Each half-warp issues memory requests independently. Threads in the first half cannot have bank conflicts with threads in the second half.
Broadcasting: if all threads access the same word, the data is broadcast (no bank conflicts).
Common access: 32-bit strided access (float
, float2
, float3
, float4
etc).
Bank conflicts happen if the stride is even (e.g. float2
, float4
), no bank
conflict happens if stride is odd (e.g. float
, float3
).
8-bit and 16-bit access: all accesses cause bank conflicts unless the data is interleaved.
64-bit accesses or higher: bank conflicts cannot be avoided.
Capability 2.x: 32 banks instead of 16 banks. Memory access to the same 32-bit word are broadcast (no bank conflicts for 8-bit and 16-bit access). 64-bit accesses are split into non-conflict 32-bit accesses. 128-bit accesses cause 2-way bank conflicts.
(See pictures in the programming guide.)
Devices with capability 1.x have fast 24-bit integer multiply. __mul24
can be
used instead of the standard product when the result does not overflow. Devices
with capability 2.x have fast 32-bit integer multiply, and __mul24
is
actually slower.
Some compiler flags control the use of functions such as logarithm, exponential, and
trig functions. (--use_fast_math
and the booleans --ftz=
, --prec-div=
,
--prec-sqrt=
which change treatment of denormals and the precision of
division and square roots).
CUDA profiler. Hands-on experience.
Smoothing an image (averaging each pixel with its immediate neighbors).
To help reduce timing fluctuations, we launch the kernel 3 times and average the time. An extra kernel launch before the timing removes the kernel loading time.
Source: routines to load/save PAM files, source code
Timing on a GeForce 9600M GT: 57ms.
(Timings are for a 664x1024 RGB image).
Threads in the same block use much of the same data. We can preload all data in shared memory and thus load each pixel data once.
Source: routines to load/save PAM files, source code
Timing on a GeForce 9600M GT: 19ms.
We have a 3x speed-up. The profiler shows that we have about 6 times less loads from global memory, but about 2 times more divergent branches.

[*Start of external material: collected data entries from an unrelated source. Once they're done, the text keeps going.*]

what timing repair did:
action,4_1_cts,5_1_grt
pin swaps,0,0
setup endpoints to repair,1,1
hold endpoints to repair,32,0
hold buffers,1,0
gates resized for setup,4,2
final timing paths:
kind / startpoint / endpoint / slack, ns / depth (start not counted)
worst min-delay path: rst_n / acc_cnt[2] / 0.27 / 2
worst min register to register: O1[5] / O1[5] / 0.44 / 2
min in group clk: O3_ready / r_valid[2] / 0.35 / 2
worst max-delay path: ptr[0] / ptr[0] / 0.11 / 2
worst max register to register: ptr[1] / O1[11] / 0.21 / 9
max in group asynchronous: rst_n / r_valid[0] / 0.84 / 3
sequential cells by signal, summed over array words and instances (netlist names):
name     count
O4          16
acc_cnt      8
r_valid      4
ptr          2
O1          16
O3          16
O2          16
<file path="config.mk">
export PLATFORM = sky130hd
export DESIGN_NAME = uart_rx
export DESIGN_NICKNAME = d
export VERILOG_FILES = /design/src/rtl/uart_rx.sv
export SDC_FILE = /design/constraint.sdc
export NUM_CORES = 1
export LEC_CHECK = 0
export CAP_MARGIN = 20
export CORE_MARGIN = 1.5
export CORE_UTILIZATION = 58
export CTS_BUF_LIST = sky130_fd_sc_hd__clkbuf_4 sky130_fd_sc_hd__clkbuf_8 sky130_fd_sc_hd__clkbuf_16
export DETAILED_ROUTE_END_ITERATION = 12
export PLACE_DENSITY = 0.83
export SYNTH_ARGS = -nofsm -noshare
export SYNTH_HDL_FRONTEND = slang
export SYNTH_SLANG_ARGS = --single-unit
</file>
<file path="constraint.sdc">
create_clock -name CLK -period 2.75 [get_ports CLK]
set_input_delay 0.55 -clock CLK [delete_from_list [all_inputs] [get_ports CLK]]
set_output_delay 0.55 -clock CLK [all_outputs]
set_load 0.005 [all_outputs]
</file>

The profiler shows that all reads are uncoalesced (gld coalesced
is 0). This
is because we read ushort3
data (RGB, no alpha channel). We can force the
data to be aligned optimally by padding pixel data so that it always has an
even number of channels.
Source: routines to load/save PAM files with padding, source code
Timing on a GeForce 9600M GT: 16ms.
We can still use shared memory to cache the data. However, since more memory is now used, we must use smaller blocks
Source: routines to load/save PAM files with padding, source code
Timing on a GeForce 9600M GT: 13ms.
Not all rows are properly aligned, because each row has 664 pixels. Indeed, working with the transposed image (1024x664) gives better timings: 13ms without shared memory, 12ms with shared memory.
We can align all rows properly using pitched memory allocation.

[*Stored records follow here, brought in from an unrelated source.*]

**src/rtl/dpcd_lt_responder_if.sv**
```systemverilog
// rtl/dpcd_lt_responder_if.sv - native AUX request/response bundle between sink AUX PHY and DPCD responder
interface dpcd_lt_responder_if;
    logic        aux_transaction_vld;
    logic [1:0]  aux_cmd;
    logic [19:0] aux_address;
    logic [7:0]  aux_len;
    logic [7:0]  aux_wr_data;
    logic        aux_wr_data_vld;
    logic [7:0]  aux_rd_data;
    logic        aux_rd_data_vld;
    logic        aux_ack;
    logic        aux_nack;

    modport master (
        output aux_transaction_vld, aux_cmd, aux_address, aux_len, aux_wr_data, aux_wr_data_vld,
        input  aux_rd_data, aux_rd_data_vld, aux_ack, aux_nack
    );

    modport slave (
        input  aux_transaction_vld, aux_cmd, aux_address, aux_len, aux_wr_data, aux_wr_data_vld,
        output aux_rd_data, aux_rd_data_vld, aux_ack, aux_nack
    );
endinterface

```
**src/rtl/dpcd_lt_responder.sv**
```systemverilog
// rtl/dpcd_lt_responder.sv - sink DPCD link-training register responder (optional LT_IRQ_EN adds hpd_irq)
module dpcd_lt_responder #(
    parameter logic [7:0] DPCD_REV       = 8'h12,
    parameter logic [7:0] MAX_LINK_RATE  = 8'h1E,
    parameter logic [2:0] MAX_LANE_COUNT = 3'd4,
    parameter logic       TPS3_SUPPORTED = 1'b1,
    parameter logic [7:0] RD_INTERVAL    = 8'h00
) (
    input  logic                 clk,
    input  logic                 rst,
    dpcd_lt_responder_if.slave   aux,
    input  logic [3:0]           phy_cr_lock,
    input  logic [3:0]           phy_eq_done,
    input  logic [3:0]           phy_symbol_lock,
    input  logic                 phy_interlane_align,
    input  logic [7:0]           phy_adj_vtg,
    input  logic [7:0]           phy_adj_pre,
    output logic [7:0]           rx_link_bw,
    output logic [1:0]           rx_lane_count,
    output logic [1:0]           rx_tps,
    output logic [7:0]           rx_vtg,
    output logic [7:0]           rx_pre
`ifdef LT_IRQ_EN
    ,
    output logic                 hpd_irq
`endif
);

    typedef enum logic [2:0] {IDLE, WR_DATA, RD_DATA, RESP_ACK, RESP_NACK} state_t;

    state_t      state_q, state_d;
    logic [19:0] addr_q, addr_d;
    logic [7:0]  cnt_q, cnt_d;
    logic [7:0]  link_bw_q, link_bw_d;
    logic [1:0]  lane_cnt_q, lane_cnt_d;
    logic [1:0]  tps_q, tps_d;
    logic [7:0]  vtg_q, vtg_d;
    logic [7:0]  pre_q, pre_d;
    logic        ack_q, ack_d;
    logic        nack_q, nack_d;
    logic        rd_vld_q, rd_vld_d;
    logic [7:0]  rd_data_q, rd_data_d;
    logic [3:0]  cr_q, cr_d, eq_q, eq_d, sym_q, sym_d;
    logic        align_q, align_d;
    logic [7:0]  adj_vtg_q, adj_vtg_d, adj_pre_q, adj_pre_d;
    logic        irq_q, irq_d;

    logic [3:0]  lane_mask;
    logic [7:0]  mask2;
    logic [3:0]  cr_m, eq_m, sym_m;
    logic [7:0]  adj_vtg_m, adj_pre_m;
    logic [19:0] rd_addr;
    logic [7:0]  rd_byte;
    logic [7:0]  wd;

    // Active-lane mask and masked status/adjust views used by register reads
    always_comb begin
        case (lane_cnt_q)
            2'b00:   lane_mask = 4'b0001;
            2'b01:   lane_mask = 4'b0011;
            default: lane_mask = 4'b1111;
        endcase
        mask2     = {{2{lane_mask[3]}}, {2{lane_mask[2]}}, {2{lane_mask[1]}}, {2{lane_mask[0]}}};
        cr_m      = cr_q & lane_mask;
        eq_m      = eq_q & lane_mask;
        sym_m     = sym_q & lane_mask;
        adj_vtg_m = adj_vtg_q & mask2;
        adj_pre_m = adj_pre_q & mask2;
    end

    // Read mux: the first byte comes straight from the request address, later bytes from the running address
    always_comb begin
        rd_addr = (state_q == IDLE) ? aux.aux_address : addr_q;
        case (rd_addr)
            20'h00000: rd_byte = DPCD_REV;
            20'h00001: rd_byte = MAX_LINK_RATE;
            20'h00002: rd_byte = {1'b0, TPS3_SUPPORTED, 3'b000, MAX_LANE_COUNT};
            20'h0000E: rd_byte = RD_INTERVAL;
            20'h00100: rd_byte = link_bw_q;
            20'h00101: rd_byte = (lane_cnt_q == 2'b00) ? 8'h01 : (lane_cnt_q == 2'b01) ? 8'h02 : 8'h04;
            20'h00102: rd_byte = {6'b0, tps_q};
            20'h00103: rd_byte = {3'b0, pre_q[1:0], 1'b0, vtg_q[1:0]};
            20'h00104: rd_byte = {3'b0, pre_q[3:2], 1'b0, vtg_q[3:2]};
            20'h00105: rd_byte = {3'b0, pre_q[5:4], 1'b0, vtg_q[5:4]};
            20'h00106: rd_byte = {3'b0, pre_q[7:6], 1'b0, vtg_q[7:6]};
            20'h00202: rd_byte = {1'b0, sym_m[1], eq_m[1], cr_m[1], 1'b0, sym_m[0], eq_m[0], cr_m[0]};
            20'h00203: rd_byte = {1'b0, sym_m[3], eq_m[3], cr_m[3], 1'b0, sym_m[2], eq_m[2], cr_m[2]};
            20'h00204: rd_byte = {7'b0, align_q};
            20'h00206: rd_byte = {adj_pre_m[3:2], adj_vtg_m[3:2], adj_pre_m[1:0], adj_vtg_m[1:0]};
            20'h00207: rd_byte = {adj_pre_m[7:6], adj_vtg_m[7:6], adj_pre_m[5:4], adj_vtg_m[5:4]};
            default:   rd_byte = 8'h00;
        endcase
    end

    // Next-state logic: request decode, byte sequencing and validated register writes
    always_comb begin
        state_d    = state_q;
        addr_d     = addr_q;
        cnt_d      = cnt_q;
        link_bw_d  = link_bw_q;
        lane_cnt_d = lane_cnt_q;
        tps_d      = tps_q;
        vtg_d      = vtg_q;
        pre_d      = pre_q;
        ack_d      = 1'b0;
        nack_d     = 1'b0;
        rd_vld_d   = 1'b0;
        rd_data_d  = rd_data_q;
        wd         = aux.aux_wr_data;
        cr_d       = phy_cr_lock;
        eq_d       = phy_eq_done;
        sym_d      = phy_symbol_lock;
        align_d    = phy_interlane_align;
        adj_vtg_d  = phy_adj_vtg;
        adj_pre_d  = phy_adj_pre;

        case (state_q)
            IDLE: begin
                if (aux.aux_transaction_vld) begin
                    if (aux.aux_cmd[1] || (aux.aux_len > 8'd15)) begin
                        state_d = RESP_NACK;
                    end else if (aux.aux_cmd == 2'b00) begin
                        addr_d  = aux.aux_address;
                        cnt_d   = aux.aux_len;
                        state_d = WR_DATA;
                    end else begin
                        addr_d    = aux.aux_address + 20'd1;
                        cnt_d     = aux.aux_len;
                        rd_vld_d  = 1'b1;
                        rd_data_d = rd_byte;
                        state_d   = (aux.aux_len == 8'd0) ? RESP_ACK : RD_DATA;
                    end
                end
            end
            WR_DATA: begin
                if (aux.aux_wr_data_vld) begin
                    case (addr_q)
                        20'h00100: begin
                            if ((wd == 8'h06 || wd == 8'h0A || wd == 8'h14 || wd == 8'h1E) && (wd <= MAX_LINK_RATE))
                                link_bw_d = wd;
                        end
                        20'h00101: begin
                            if (wd[4:0] <= {2'b00, MAX_LANE_COUNT}) begin
                                case (wd[4:0])
                                    5'd1:    lane_cnt_d = 2'b00;
                                    5'd2:    lane_cnt_d = 2'b01;
                                    5'd4:    lane_cnt_d = 2'b10;
                                    default: lane_cnt_d = lane_cnt_q;
                                endcase
                            end
                        end
                        20'h00102: begin
                            if (!(wd[1:0] == 2'b11 && !TPS3_SUPPORTED))
                                tps_d = wd[1:0];
                        end
                        20'h00103: begin vtg_d[1:0] = wd[1:0]; pre_d[1:0] = wd[4:3]; end
                        20'h00104: begin vtg_d[3:2] = wd[1:0]; pre_d[3:2] = wd[4:3]; end
                        20'h00105: begin vtg_d[5:4] = wd[1:0]; pre_d[5:4] = wd[4:3]; end
                        20'h00106: begin vtg_d[7:6] = wd[1:0]; pre_d[7:6] = wd[4:3]; end
                        default: ;
                    endcase
                    addr_d = addr_q + 20'd1;
                    cnt_d  = cnt_q - 8'd1;
                    if (cnt_q == 8'd0)
                        state_d = RESP_ACK;
                end
            end
            RD_DATA: begin
                rd_vld_d  = 1'b1;
                rd_data_d = rd_byte;
                addr_d    = addr_q + 20'd1;
                cnt_d     = cnt_q - 8'd1;
                if (cnt_q == 8'd1)
                    state_d = RESP_ACK;
            end
            RESP_ACK: begin
                ack_d   = 1'b1;
                state_d = IDLE;
            end
            RESP_NACK: begin
                nack_d  = 1'b1;
                state_d = IDLE;
            end
            default: state_d = IDLE;
        endcase
    end

    // Link-status loss detector: any active-lane lock falling while no training pattern is set
    always_comb begin
        irq_d = (tps_q == 2'b00) &&
                ((|(((cr_q & ~phy_cr_lock) | (sym_q & ~phy_symbol_lock)) & lane_mask)) ||
                 (align_q & ~phy_interlane_align));
    end

    // State and registered outputs
    always_ff @(posedge clk) begin
        if (rst) begin
            state_q    <= IDLE;
            addr_q     <= 20'd0;
            cnt_q      <= 8'd0;
            link_bw_q  <= 8'h06;
            lane_cnt_q <= 2'b00;
            tps_q      <= 2'b00;
            vtg_q      <= 8'd0;
            pre_q      <= 8'd0;
            ack_q      <= 1'b0;
            nack_q     <= 1'b0;
            rd_vld_q   <= 1'b0;
            rd_data_q  <= 8'd0;
            cr_q       <= 4'd0;
            eq_q       <= 4'd0;
            sym_q      <= 4'd0;
            align_q    <= 1'b0;
            adj_vtg_q  <= 8'd0;
            adj_pre_q  <= 8'd0;
            irq_q      <= 1'b0;
        end else begin
            state_q    <= state_d;
            addr_q     <= addr_d;
            cnt_q      <= cnt_d;
            link_bw_q  <= link_bw_d;
            lane_cnt_q <= lane_cnt_d;
            tps_q      <= tps_d;
            vtg_q      <= vtg_d;
            pre_q      <= pre_d;
            ack_q      <= ack_d;
            nack_q     <= nack_d;
            rd_vld_q   <= rd_vld_d;
            rd_data_q  <= rd_data_d;
            cr_q       <= cr_d;
            eq_q       <= eq_d;
            sym_q      <= sym_d;
            align_q    <= align_d;
            adj_vtg_q  <= adj_vtg_d;
            adj_pre_q  <= adj_pre_d;
            irq_q      <= irq_d;
        end
    end

    assign aux.aux_ack         = ack_q;
    assign aux.aux_nack        = nack_q;
    assign aux.aux_rd_data_vld = rd_vld_q;
    assign aux.aux_rd_data     = rd_data_q;
    assign rx_link_bw          = link_bw_q;
    assign rx_lane_count       = lane_cnt_q;
    assign rx_tps              = tps_q;
    assign rx_vtg              = vtg_q;
    assign rx_pre              = pre_q;
`ifdef LT_IRQ_EN
    assign hpd_irq             = irq_q;
`endif

endmodule

```
**src/flat_wrapper.sv**
```systemverilog
// flat-port wrapper written by rule: the top's interface ports become plain ports
module dpcd_lt_responder_flat 
#(
    parameter logic [7:0] DPCD_REV       = 8'h12,
    parameter logic [7:0] MAX_LINK_RATE  = 8'h1E,
    parameter logic [2:0] MAX_LANE_COUNT = 3'd4,
    parameter logic       TPS3_SUPPORTED = 1'b1,
    parameter logic [7:0] RD_INTERVAL    = 8'h00
)
  (clk, rst, phy_cr_lock, phy_eq_done, phy_symbol_lock, phy_interlane_align, phy_adj_vtg, phy_adj_pre, rx_link_bw, rx_lane_count, rx_tps, rx_vtg, rx_pre, aux_aux_transaction_vld, aux_aux_cmd, aux_aux_address, aux_aux_len, aux_aux_wr_data, aux_aux_wr_data_vld, aux_aux_rd_data, aux_aux_rd_data_vld, aux_aux_ack, aux_aux_nack);
  dpcd_lt_responder_if aux_i ();
  input  logic clk;
  input  logic rst;
  input  logic [3:0] phy_cr_lock;
  input  logic [3:0] phy_eq_done;
  input  logic [3:0] phy_symbol_lock;
  input  logic phy_interlane_align;
  input  logic [7:0] phy_adj_vtg;
  input  logic [7:0] phy_adj_pre;
  output logic [7:0] rx_link_bw;
  output logic [1:0] rx_lane_count;
  output logic [1:0] rx_tps;
  output logic [7:0] rx_vtg;
  output logic [7:0] rx_pre;
  input wire logic [$bits(aux_i.aux_transaction_vld)-1:0] aux_aux_transaction_vld;
  input wire logic [$bits(aux_i.aux_cmd)-1:0] aux_aux_cmd;
  input wire logic [$bits(aux_i.aux_address)-1:0] aux_aux_address;
  input wire logic [$bits(aux_i.aux_len)-1:0] aux_aux_len;
  input wire logic [$bits(aux_i.aux_wr_data)-1:0] aux_aux_wr_data;
  input wire logic [$bits(aux_i.aux_wr_data_vld)-1:0] aux_aux_wr_data_vld;
  output wire logic [$bits(aux_i.aux_rd_data)-1:0] aux_aux_rd_data;
  output wire logic [$bits(aux_i.aux_rd_data_vld)-1:0] aux_aux_rd_data_vld;
  output wire logic [$bits(aux_i.aux_ack)-1:0] aux_aux_ack;
  output wire logic [$bits(aux_i.aux_nack)-1:0] aux_aux_nack;
  assign aux_i.aux_transaction_vld = aux_aux_transaction_vld;
  assign aux_i.aux_cmd = aux_aux_cmd;
  assign aux_i.aux_address = aux_aux_address;
  assign aux_i.aux_len = aux_aux_len;
  assign aux_i.aux_wr_data = aux_aux_wr_data;
  assign aux_i.aux_wr_data_vld = aux_aux_wr_data_vld;
  assign aux_aux_rd_data = aux_i.aux_rd_data;
  assign aux_aux_rd_data_vld = aux_i.aux_rd_data_vld;
  assign aux_aux_ack = aux_i.aux_ack;
  assign aux_aux_nack = aux_i.aux_nack;
  dpcd_lt_responder #(.DPCD_REV(DPCD_REV), .MAX_LINK_RATE(MAX_LINK_RATE), .MAX_LANE_COUNT(MAX_LANE_COUNT), .TPS3_SUPPORTED(TPS3_SUPPORTED), .RD_INTERVAL(RD_INTERVAL)) u_core (.clk(clk), .rst(rst), .aux(aux_i), .phy_cr_lock(phy_cr_lock), .phy_eq_done(phy_eq_done), .phy_symbol_lock(phy_symbol_lock), .phy_interlane_align(phy_interlane_align), .phy_adj_vtg(phy_adj_vtg), .phy_adj_pre(phy_adj_pre), .rx_link_bw(rx_link_bw), .rx_lane_count(rx_lane_count), .rx_tps(rx_tps), .rx_vtg(rx_vtg), .rx_pre(rx_pre));
endmodule
```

Source: routines to load/save PAM files with padding, source code
Timing on a GeForce 9600M GT: 16ms.
We can combine the previous optimization with the shared memory caching. Again, we have to reduce the block size.

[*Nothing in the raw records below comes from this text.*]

**src/rtl/winner_draw_pkg.sv**
```systemverilog
// winner_draw_pkg
//   Shared types and constants for the animated winner-screen drawer.
//   - state_e : animation FSM states (IDLE, REVEAL, BLINK, HOLD)
//   - color_t : 24-bit RGB colour
//   - PALETTE : per-player colours indexed by player code 0..7
//     (entry 0 is the draw colour; codes above NUM_PLAYERS are remapped to
//     the draw colour by the drawer)
package winner_draw_pkg;

  typedef logic [23:0] color_t;

  typedef enum logic [1:0] {
    IDLE   = 2'd0,
    REVEAL = 2'd1,
    BLINK  = 2'd2,
    HOLD   = 2'd3
  } state_e;

  localparam color_t DRAW_DEFAULT   = 24'h7F7F7F;
  localparam color_t HILITE_DEFAULT = 24'hFFFFFF;
  localparam color_t BG_DEFAULT     = 24'hFFFFFF;
  localparam color_t BORDER_COLOR   = 24'h000000;

  localparam color_t PALETTE [0:7] = '{
    24'h7F7F7F,  // 0: draw
    24'hED1B24,  // 1: red
    24'hFFC90D,  // 2: yellow
    24'h22B14C,  // 3: green
    24'h3F48CC,  // 4: blue
    24'hA349A4,  // 5: purple
    24'h00A2E8,  // 6: cyan
    24'hFF7F27   // 7: orange
  };

endpackage

```
**src/rtl/winner_anim_ctrl.sv**
```systemverilog
// winner_anim_ctrl
//   Animation sequencer for the winner screen: reveal wipe, blink, hold.
//   All visual progress advances only on frame_start; show=0 aborts to IDLE.
// Ports:
//   clk, rst        pixel clock, asynchronous active-high reset
//   frame_start     one-cycle pulse at start of vertical blank
//   show            level, winner screen selected
//   player          winner code, latched on IDLE -> REVEAL
//   state_o         current animation state
//   reveal_rows_o   box rows uncovered so far (saturates at box height)
//   phase_o         blink phase (1 = highlight colour)
//   player_o        latched winner code
module winner_anim_ctrl
  import winner_draw_pkg::*;
#(
  parameter int unsigned BOX_H         = 620,
  parameter int unsigned REVEAL_STEP   = 8,
  parameter int unsigned BLINK_FRAMES  = 15,
  parameter int unsigned BLINK_TOGGLES = 6
) (
  input  logic       clk,
  input  logic       rst,
  input  logic       frame_start,
  input  logic       show,
  input  logic [2:0] player,
  output state_e     state_o,
  output logic [9:0] reveal_rows_o,
  output logic       phase_o,
  output logic [2:0] player_o
);

  localparam logic [10:0] H11     = 11'(BOX_H);
  localparam logic [10:0] STEP11  = 11'(REVEAL_STEP);
  localparam logic [7:0]  BF_LAST = 8'(BLINK_FRAMES - 1);
  localparam logic [7:0]  BT_LAST = 8'(BLINK_TOGGLES - 1);

  state_e      state_q, state_d;
  logic [9:0]  rows_q, rows_d;
  logic [7:0]  blink_q, blink_d;
  logic [7:0]  toggle_q, toggle_d;
  logic        phase_q, phase_d;
  logic [2:0]  player_q, player_d;
  logic [10:0] sum;

  // One extra bit so the saturating add cannot wrap before the compare.
  assign sum = {1'b0, rows_q} + STEP11;

  always_comb begin
    state_d  = state_q;
    rows_d   = rows_q;
    blink_d  = blink_q;
    toggle_d = toggle_q;
    phase_d  = phase_q;
    player_d = player_q;
    case (state_q)
      IDLE: begin
        if (show) begin
          state_d  = REVEAL;
          player_d = player;
          rows_d   = '0;
          blink_d  = '0;
          toggle_d = '0;
          phase_d  = 1'b0;
        end
      end
      REVEAL: begin
        if (frame_start) begin
          if ({1'b0, rows_q} == H11) state_d = BLINK;
          else if (sum >= H11)       rows_d  = H11[9:0];
          else                       rows_d  = sum[9:0];
        end
      end
      BLINK: begin
        if (frame_start) begin
          if (blink_q == BF_LAST) begin
            blink_d  = '0;
            phase_d  = ~phase_q;
            toggle_d = toggle_q + 8'd1;
            if (toggle_q == BT_LAST) begin
              state_d = HOLD;
              phase_d = 1'b0;
            end
          end else begin
            blink_d = blink_q + 8'd1;
          end
        end
      end
      default: ;
    endcase
    // Abort outranks any frame_start handled above.
    if (state_q != IDLE && !show) begin
      state_d  = IDLE;
      rows_d   = '0;
      blink_d  = '0;
      toggle_d = '0;
      phase_d  = 1'b0;
      player_d = '0;
    end
  end

  always_ff @(posedge clk or posedge rst) begin
    if (rst) begin
      state_q  <= IDLE;
      rows_q   <= '0;
      blink_q  <= '0;
      toggle_q <= '0;
      phase_q  <= 1'b0;
      player_q <= '0;
    end else begin
      state_q  <= state_d;
      rows_q   <= rows_d;
      blink_q  <= blink_d;
      toggle_q <= toggle_d;
      phase_q  <= phase_d;
      player_q <= player_d;
    end
  end

  assign state_o       = state_q;
  assign reveal_rows_o = rows_q;
  assign phase_o       = phase_q;
  assign player_o      = player_q;

endmodule

```
**src/rtl/screen_drawer_winner_anim.sv**
```systemverilog
// screen_drawer_winner_anim
//   Paints the animated winner box (reveal wipe, blink, hold) in the winning
//   player's colour. Output colour is registered: one clock of latency from
//   x/y to rgb_color.
//   Optional macro BORDER_FRAME_EN: adds parameter BORDER_W and a black frame
//   of that width inside the box edges, drawn once revealed.
// Ports:
//   clk, rst     pixel clock, asynchronous active-high reset
//   x, y         current pixel column/row
//   frame_start  one-cycle pulse at start of vertical blank
//   show         high while the winner screen is selected
//   player       winner code (0 = draw, 1..NUM_PLAYERS = player)
//   rgb_color    registered pixel colour
//   anim_done    high while the animation is in HOLD
module screen_drawer_winner_anim
  import winner_draw_pkg::*;
#(
  parameter int unsigned BOX_X0        = 184,
  parameter int unsigned BOX_X1        = 674,
  parameter int unsigned BOX_Y0        = 55,
  parameter int unsigned BOX_Y1        = 675,
  parameter int unsigned NUM_PLAYERS   = 2,
  parameter int unsigned REVEAL_STEP   = 8,
  parameter int unsigned BLINK_FRAMES  = 15,
  parameter int unsigned BLINK_TOGGLES = 6,
  parameter color_t      BG_COLOR      = BG_DEFAULT,
  parameter color_t      HILITE_COLOR  = HILITE_DEFAULT,
  parameter color_t      DRAW_COLOR    = DRAW_DEFAULT
`ifdef BORDER_FRAME_EN
  ,
  parameter int unsigned BORDER_W      = 4
`endif
) (
  input  logic        clk,
  input  logic        rst,
  input  logic [9:0]  x,
  input  logic [9:0]  y,
  input  logic        frame_start,
  input  logic        show,
  input  logic [2:0]  player,
  output logic [23:0] rgb_color,
  output logic        anim_done
);

  localparam logic [10:0] X0  = 11'(BOX_X0);
  localparam logic [10:0] X1  = 11'(BOX_X1);
  localparam logic [10:0] Y0  = 11'(BOX_Y0);
  localparam logic [10:0] Y1  = 11'(BOX_Y1);
  localparam logic [2:0]  NP3 = 3'(NUM_PLAYERS);

  state_e      state;
  logic [9:0]  reveal_rows;
  logic        phase;
  logic [2:0]  player_q;
  logic [10:0] xe, ye, rev_lim;
  logic        in_box, revealed, edge_px;
  color_t      pcolor;
  color_t      rgb_q, rgb_d;

  winner_anim_ctrl #(
    .BOX_H        (BOX_Y1 - BOX_Y0),
    .REVEAL_STEP  (REVEAL_STEP),
    .BLINK_FRAMES (BLINK_FRAMES),
    .BLINK_TOGGLES(BLINK_TOGGLES)
  ) u_ctrl (
    .clk          (clk),
    .rst          (rst),
    .frame_start  (frame_start),
    .show         (show),
    .player       (player),
    .state_o      (state),
    .reveal_rows_o(reveal_rows),
    .phase_o      (phase),
    .player_o     (player_q)
  );

  assign xe       = {1'b0, x};
  assign ye       = {1'b0, y};
  assign rev_lim  = Y0 + {1'b0, reveal_rows};
  assign in_box   = (xe >= X0) && (xe < X1) && (ye >= Y0) && (ye < Y1);
  assign revealed = ye < rev_lim;

`ifdef BORDER_FRAME_EN
  localparam logic [10:0] BW = 11'(BORDER_W);
  assign edge_px = (xe < X0 + BW) || (xe >= X1 - BW) ||
                   (ye < Y0 + BW) || (ye >= Y1 - BW);
`else
  assign edge_px = 1'b0;
`endif

  always_comb begin
    pcolor = PALETTE[player_q];
    if (player_q == 3'd0 || player_q > NP3) pcolor = DRAW_COLOR;
  end

  always_comb begin
    rgb_d = BG_COLOR;
    case (state)
      REVEAL: if (in_box && revealed) rgb_d = edge_px ? BORDER_COLOR : pcolor;
      BLINK:  if (in_box) rgb_d = edge_px ? BORDER_COLOR : (phase ? HILITE_COLOR : pcolor);
      HOLD:   if (in_box) rgb_d = edge_px ? BORDER_COLOR : pcolor;
      default: ;
    endcase
  end

  always_ff @(posedge clk or posedge rst) begin
    if (rst) rgb_q <= BG_COLOR;
    else     rgb_q <= rgb_d;
  end

  assign rgb_color = rgb_q;
  assign anim_done = (state == HOLD);

endmodule

```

Source: routines to load/save PAM files with padding, source code
Timing on a GeForce 9600M GT: 12ms.
There are a number of possible approaches to loading data into shared memory. The one shown in the mentioned files (load central block, load borders) is not the most efficient.
Animated graph: shared memory loading pattern
The timings on these examples are done on a GeForce 9600M GT, which has capability 1.1 and therefore the worst possible coalescing capability. On different hardware, different strategies would be more appropriate.
Optimizing memory access on lower hardware gives a much more significant benefit than relying on shared memory for caching. On 2.0 hardware and higher, we would not try using the shared memory at all, and expoit the L1 caching instead.